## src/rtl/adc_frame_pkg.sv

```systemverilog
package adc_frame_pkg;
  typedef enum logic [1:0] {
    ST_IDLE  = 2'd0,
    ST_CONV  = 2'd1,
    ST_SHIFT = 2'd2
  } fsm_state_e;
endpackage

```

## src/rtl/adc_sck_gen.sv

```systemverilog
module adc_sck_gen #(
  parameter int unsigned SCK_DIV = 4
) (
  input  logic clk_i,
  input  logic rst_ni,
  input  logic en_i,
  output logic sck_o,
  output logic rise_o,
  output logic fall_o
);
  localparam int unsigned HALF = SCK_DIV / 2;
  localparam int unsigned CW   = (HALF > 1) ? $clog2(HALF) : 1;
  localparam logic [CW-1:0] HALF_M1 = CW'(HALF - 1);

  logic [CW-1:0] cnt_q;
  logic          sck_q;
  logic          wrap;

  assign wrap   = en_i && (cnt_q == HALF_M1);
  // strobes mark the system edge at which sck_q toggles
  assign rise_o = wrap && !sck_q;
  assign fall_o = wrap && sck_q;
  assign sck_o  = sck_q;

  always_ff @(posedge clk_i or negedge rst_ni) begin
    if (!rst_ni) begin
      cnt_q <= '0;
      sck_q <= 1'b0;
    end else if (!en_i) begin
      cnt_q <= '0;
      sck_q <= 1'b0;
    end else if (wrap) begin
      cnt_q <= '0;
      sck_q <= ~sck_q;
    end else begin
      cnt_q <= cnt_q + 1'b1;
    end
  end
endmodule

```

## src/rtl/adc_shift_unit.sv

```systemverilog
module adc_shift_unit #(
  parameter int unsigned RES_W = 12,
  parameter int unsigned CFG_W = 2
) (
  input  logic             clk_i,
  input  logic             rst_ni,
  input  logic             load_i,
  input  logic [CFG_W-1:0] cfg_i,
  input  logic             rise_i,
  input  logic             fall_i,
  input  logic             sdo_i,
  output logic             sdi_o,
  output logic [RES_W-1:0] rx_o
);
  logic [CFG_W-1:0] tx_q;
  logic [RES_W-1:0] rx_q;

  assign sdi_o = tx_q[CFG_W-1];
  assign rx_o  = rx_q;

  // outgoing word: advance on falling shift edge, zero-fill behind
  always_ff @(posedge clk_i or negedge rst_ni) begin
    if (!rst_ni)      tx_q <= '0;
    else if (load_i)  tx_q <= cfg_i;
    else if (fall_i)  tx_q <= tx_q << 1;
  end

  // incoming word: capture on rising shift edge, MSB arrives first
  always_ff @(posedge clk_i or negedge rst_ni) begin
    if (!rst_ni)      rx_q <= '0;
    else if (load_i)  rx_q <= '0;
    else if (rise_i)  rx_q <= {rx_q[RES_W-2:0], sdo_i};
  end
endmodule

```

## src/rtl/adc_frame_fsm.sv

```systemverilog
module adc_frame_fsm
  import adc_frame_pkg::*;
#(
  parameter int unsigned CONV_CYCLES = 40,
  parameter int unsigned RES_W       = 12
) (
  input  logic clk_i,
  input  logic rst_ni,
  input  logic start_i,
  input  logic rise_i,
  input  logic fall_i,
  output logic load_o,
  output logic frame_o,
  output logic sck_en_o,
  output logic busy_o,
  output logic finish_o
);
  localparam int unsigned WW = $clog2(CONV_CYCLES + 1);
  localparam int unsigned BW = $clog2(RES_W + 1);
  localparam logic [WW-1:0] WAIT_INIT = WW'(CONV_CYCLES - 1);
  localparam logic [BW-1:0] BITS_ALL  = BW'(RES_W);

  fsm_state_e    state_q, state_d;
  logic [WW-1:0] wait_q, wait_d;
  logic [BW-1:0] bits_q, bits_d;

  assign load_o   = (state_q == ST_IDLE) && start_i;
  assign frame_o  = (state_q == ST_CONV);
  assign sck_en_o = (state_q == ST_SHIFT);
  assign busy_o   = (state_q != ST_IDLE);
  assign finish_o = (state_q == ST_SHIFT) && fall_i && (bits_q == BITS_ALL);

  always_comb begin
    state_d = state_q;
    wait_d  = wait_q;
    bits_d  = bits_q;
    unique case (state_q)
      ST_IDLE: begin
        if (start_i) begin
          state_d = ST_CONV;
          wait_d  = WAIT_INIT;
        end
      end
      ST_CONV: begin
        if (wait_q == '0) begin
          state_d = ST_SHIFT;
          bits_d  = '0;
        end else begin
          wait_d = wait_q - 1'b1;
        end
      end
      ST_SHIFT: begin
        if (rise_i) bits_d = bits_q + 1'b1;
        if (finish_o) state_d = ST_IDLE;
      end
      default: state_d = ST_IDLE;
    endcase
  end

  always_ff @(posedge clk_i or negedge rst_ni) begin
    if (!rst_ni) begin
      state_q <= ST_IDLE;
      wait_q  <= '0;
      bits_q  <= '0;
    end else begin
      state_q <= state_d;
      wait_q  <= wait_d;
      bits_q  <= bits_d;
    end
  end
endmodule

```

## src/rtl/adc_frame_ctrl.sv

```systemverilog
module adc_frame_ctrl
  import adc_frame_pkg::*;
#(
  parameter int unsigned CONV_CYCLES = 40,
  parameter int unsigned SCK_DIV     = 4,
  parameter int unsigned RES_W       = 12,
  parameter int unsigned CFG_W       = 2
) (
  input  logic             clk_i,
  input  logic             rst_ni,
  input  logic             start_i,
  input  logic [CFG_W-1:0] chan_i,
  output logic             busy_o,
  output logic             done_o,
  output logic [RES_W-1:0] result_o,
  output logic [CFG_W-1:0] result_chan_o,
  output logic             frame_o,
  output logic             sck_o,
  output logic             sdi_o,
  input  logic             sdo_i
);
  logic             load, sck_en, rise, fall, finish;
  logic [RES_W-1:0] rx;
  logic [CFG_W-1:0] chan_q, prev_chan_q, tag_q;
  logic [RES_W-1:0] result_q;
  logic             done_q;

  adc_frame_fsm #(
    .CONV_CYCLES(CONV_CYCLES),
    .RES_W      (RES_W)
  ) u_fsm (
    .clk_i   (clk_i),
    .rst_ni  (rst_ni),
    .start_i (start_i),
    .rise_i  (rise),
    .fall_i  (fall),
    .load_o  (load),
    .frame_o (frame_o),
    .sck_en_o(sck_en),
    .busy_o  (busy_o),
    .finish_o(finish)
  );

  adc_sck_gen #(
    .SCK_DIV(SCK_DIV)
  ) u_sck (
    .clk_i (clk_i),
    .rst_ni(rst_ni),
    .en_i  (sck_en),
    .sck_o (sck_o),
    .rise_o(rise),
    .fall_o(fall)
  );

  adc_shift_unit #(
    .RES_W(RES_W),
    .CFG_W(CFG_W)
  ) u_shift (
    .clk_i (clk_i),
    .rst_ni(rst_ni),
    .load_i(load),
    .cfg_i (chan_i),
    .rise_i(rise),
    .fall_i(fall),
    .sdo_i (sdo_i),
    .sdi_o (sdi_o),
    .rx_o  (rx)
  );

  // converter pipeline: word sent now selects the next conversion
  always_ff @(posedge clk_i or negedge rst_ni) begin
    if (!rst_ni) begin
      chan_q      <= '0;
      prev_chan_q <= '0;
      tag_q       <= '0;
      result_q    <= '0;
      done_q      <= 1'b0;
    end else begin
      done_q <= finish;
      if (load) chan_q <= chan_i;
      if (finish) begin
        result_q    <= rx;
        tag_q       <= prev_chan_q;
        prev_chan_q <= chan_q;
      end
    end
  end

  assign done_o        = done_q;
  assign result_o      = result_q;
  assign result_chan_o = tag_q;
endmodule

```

+ + + + + + +

#### What you should do:
Give the data again, unchanged in every line.

#### Result below:
## src/rtl/adc_frame_pkg.sv

```systemverilog
package adc_frame_pkg;
  typedef enum logic [1:0] {
    ST_IDLE  = 2'd0,
    ST_CONV  = 2'd1,
    ST_SHIFT = 2'd2
  } fsm_state_e;
endpackage

```

## src/rtl/adc_sck_gen.sv

```systemverilog
module adc_sck_gen #(
  parameter int unsigned SCK_DIV = 4
) (
  input  logic clk_i,
  input  logic rst_ni,
  input  logic en_i,
  output logic sck_o,
  output logic rise_o,
  output logic fall_o
);
  localparam int unsigned HALF = SCK_DIV / 2;
  localparam int unsigned CW   = (HALF > 1) ? $clog2(HALF) : 1;
  localparam logic [CW-1:0] HALF_M1 = CW'(HALF - 1);

  logic [CW-1:0] cnt_q;
  logic          sck_q;
  logic          wrap;

  assign wrap   = en_i && (cnt_q == HALF_M1);
  // strobes mark the system edge at which sck_q toggles
  assign rise_o = wrap && !sck_q;
  assign fall_o = wrap && sck_q;
  assign sck_o  = sck_q;

  always_ff @(posedge clk_i or negedge rst_ni) begin
    if (!rst_ni) begin
      cnt_q <= '0;
      sck_q <= 1'b0;
    end else if (!en_i) begin
      cnt_q <= '0;
      sck_q <= 1'b0;
    end else if (wrap) begin
      cnt_q <= '0;
      sck_q <= ~sck_q;
    end else begin
      cnt_q <= cnt_q + 1'b1;
    end
  end
endmodule

```

## src/rtl/adc_shift_unit.sv

```systemverilog
module adc_shift_unit #(
  parameter int unsigned RES_W = 12,
  parameter int unsigned CFG_W = 2
) (
  input  logic             clk_i,
  input  logic             rst_ni,
  input  logic             load_i,
  input  logic [CFG_W-1:0] cfg_i,
  input  logic             rise_i,
  input  logic             fall_i,
  input  logic             sdo_i,
  output logic             sdi_o,
  output logic [RES_W-1:0] rx_o
);
  logic [CFG_W-1:0] tx_q;
  logic [RES_W-1:0] rx_q;

  assign sdi_o = tx_q[CFG_W-1];
  assign rx_o  = rx_q;

  // outgoing word: advance on falling shift edge, zero-fill behind
  always_ff @(posedge clk_i or negedge rst_ni) begin
    if (!rst_ni)      tx_q <= '0;
    else if (load_i)  tx_q <= cfg_i;
    else if (fall_i)  tx_q <= tx_q << 1;
  end

  // incoming word: capture on rising shift edge, MSB arrives first
  always_ff @(posedge clk_i or negedge rst_ni) begin
    if (!rst_ni)      rx_q <= '0;
    else if (load_i)  rx_q <= '0;
    else if (rise_i)  rx_q <= {rx_q[RES_W-2:0], sdo_i};
  end
endmodule

```

## src/rtl/adc_frame_fsm.sv

```systemverilog
module adc_frame_fsm
  import adc_frame_pkg::*;
#(
  parameter int unsigned CONV_CYCLES = 40,
  parameter int unsigned RES_W       = 12
) (
  input  logic clk_i,
  input  logic rst_ni,
  input  logic start_i,
  input  logic rise_i,
  input  logic fall_i,
  output logic load_o,
  output logic frame_o,
  output logic sck_en_o,
  output logic busy_o,
  output logic finish_o
);
  localparam int unsigned WW = $clog2(CONV_CYCLES + 1);
  localparam int unsigned BW = $clog2(RES_W + 1);
  localparam logic [WW-1:0] WAIT_INIT = WW'(CONV_CYCLES - 1);
  localparam logic [BW-1:0] BITS_ALL  = BW'(RES_W);

  fsm_state_e    state_q, state_d;
  logic [WW-1:0] wait_q, wait_d;
  logic [BW-1:0] bits_q, bits_d;

  assign load_o   = (state_q == ST_IDLE) && start_i;
  assign frame_o  = (state_q == ST_CONV);
  assign sck_en_o = (state_q == ST_SHIFT);
  assign busy_o   = (state_q != ST_IDLE);
  assign finish_o = (state_q == ST_SHIFT) && fall_i && (bits_q == BITS_ALL);

  always_comb begin
    state_d = state_q;
    wait_d  = wait_q;
    bits_d  = bits_q;
    unique case (state_q)
      ST_IDLE: begin
        if (start_i) begin
          state_d = ST_CONV;
          wait_d  = WAIT_INIT;
        end
      end
      ST_CONV: begin
        if (wait_q == '0) begin
          state_d = ST_SHIFT;
          bits_d  = '0;
        end else begin
          wait_d = wait_q - 1'b1;
        end
      end
      ST_SHIFT: begin
        if (rise_i) bits_d = bits_q + 1'b1;
        if (finish_o) state_d = ST_IDLE;
      end
      default: state_d = ST_IDLE;
    endcase
  end

  always_ff @(posedge clk_i or negedge rst_ni) begin
    if (!rst_ni) begin
      state_q <= ST_IDLE;
      wait_q  <= '0;
      bits_q  <= '0;
    end else begin
      state_q <= state_d;
      wait_q  <= wait_d;
      bits_q  <= bits_d;
    end
  end
endmodule

```

## src/rtl/adc_frame_ctrl.sv

```systemverilog
module adc_frame_ctrl
  import adc_frame_pkg::*;
#(
  parameter int unsigned CONV_CYCLES = 40,
  parameter int unsigned SCK_DIV     = 4,
  parameter int unsigned RES_W       = 12,
  parameter int unsigned CFG_W       = 2
) (
  input  logic             clk_i,
  input  logic             rst_ni,
  input  logic             start_i,
  input  logic [CFG_W-1:0] chan_i,
  output logic             busy_o,
  output logic             done_o,
  output logic [RES_W-1:0] result_o,
  output logic [CFG_W-1:0] result_chan_o,
  output logic             frame_o,
  output logic             sck_o,
  output logic             sdi_o,
  input  logic             sdo_i
);
  logic             load, sck_en, rise, fall, finish;
  logic [RES_W-1:0] rx;
  logic [CFG_W-1:0] chan_q, prev_chan_q, tag_q;
  logic [RES_W-1:0] result_q;
  logic             done_q;

  adc_frame_fsm #(
    .CONV_CYCLES(CONV_CYCLES),
    .RES_W      (RES_W)
  ) u_fsm (
    .clk_i   (clk_i),
    .rst_ni  (rst_ni),
    .start_i (start_i),
    .rise_i  (rise),
    .fall_i  (fall),
    .load_o  (load),
    .frame_o (frame_o),
    .sck_en_o(sck_en),
    .busy_o  (busy_o),
    .finish_o(finish)
  );

  adc_sck_gen #(
    .SCK_DIV(SCK_DIV)
  ) u_sck (
    .clk_i (clk_i),
    .rst_ni(rst_ni),
    .en_i  (sck_en),
    .sck_o (sck_o),
    .rise_o(rise),
    .fall_o(fall)
  );

  adc_shift_unit #(
    .RES_W(RES_W),
    .CFG_W(CFG_W)
  ) u_shift (
    .clk_i (clk_i),
    .rst_ni(rst_ni),
    .load_i(load),
    .cfg_i (chan_i),
    .rise_i(rise),
    .fall_i(fall),
    .sdo_i (sdo_i),
    .sdi_o (sdi_o),
    .rx_o  (rx)
  );

  // converter pipeline: word sent now selects the next conversion
  always_ff @(posedge clk_i or negedge rst_ni) begin
    if (!rst_ni) begin
      chan_q      <= '0;
      prev_chan_q <= '0;
      tag_q       <= '0;
      result_q    <= '0;
      done_q      <= 1'b0;
    end else begin
      done_q <= finish;
      if (load) chan_q <= chan_i;
      if (finish) begin
        result_q    <= rx;
        tag_q       <= prev_chan_q;
        prev_chan_q <= chan_q;
      end
    end
  end

  assign done_o        = done_q;
  assign result_o      = result_q;
  assign result_chan_o = tag_q;
endmodule

```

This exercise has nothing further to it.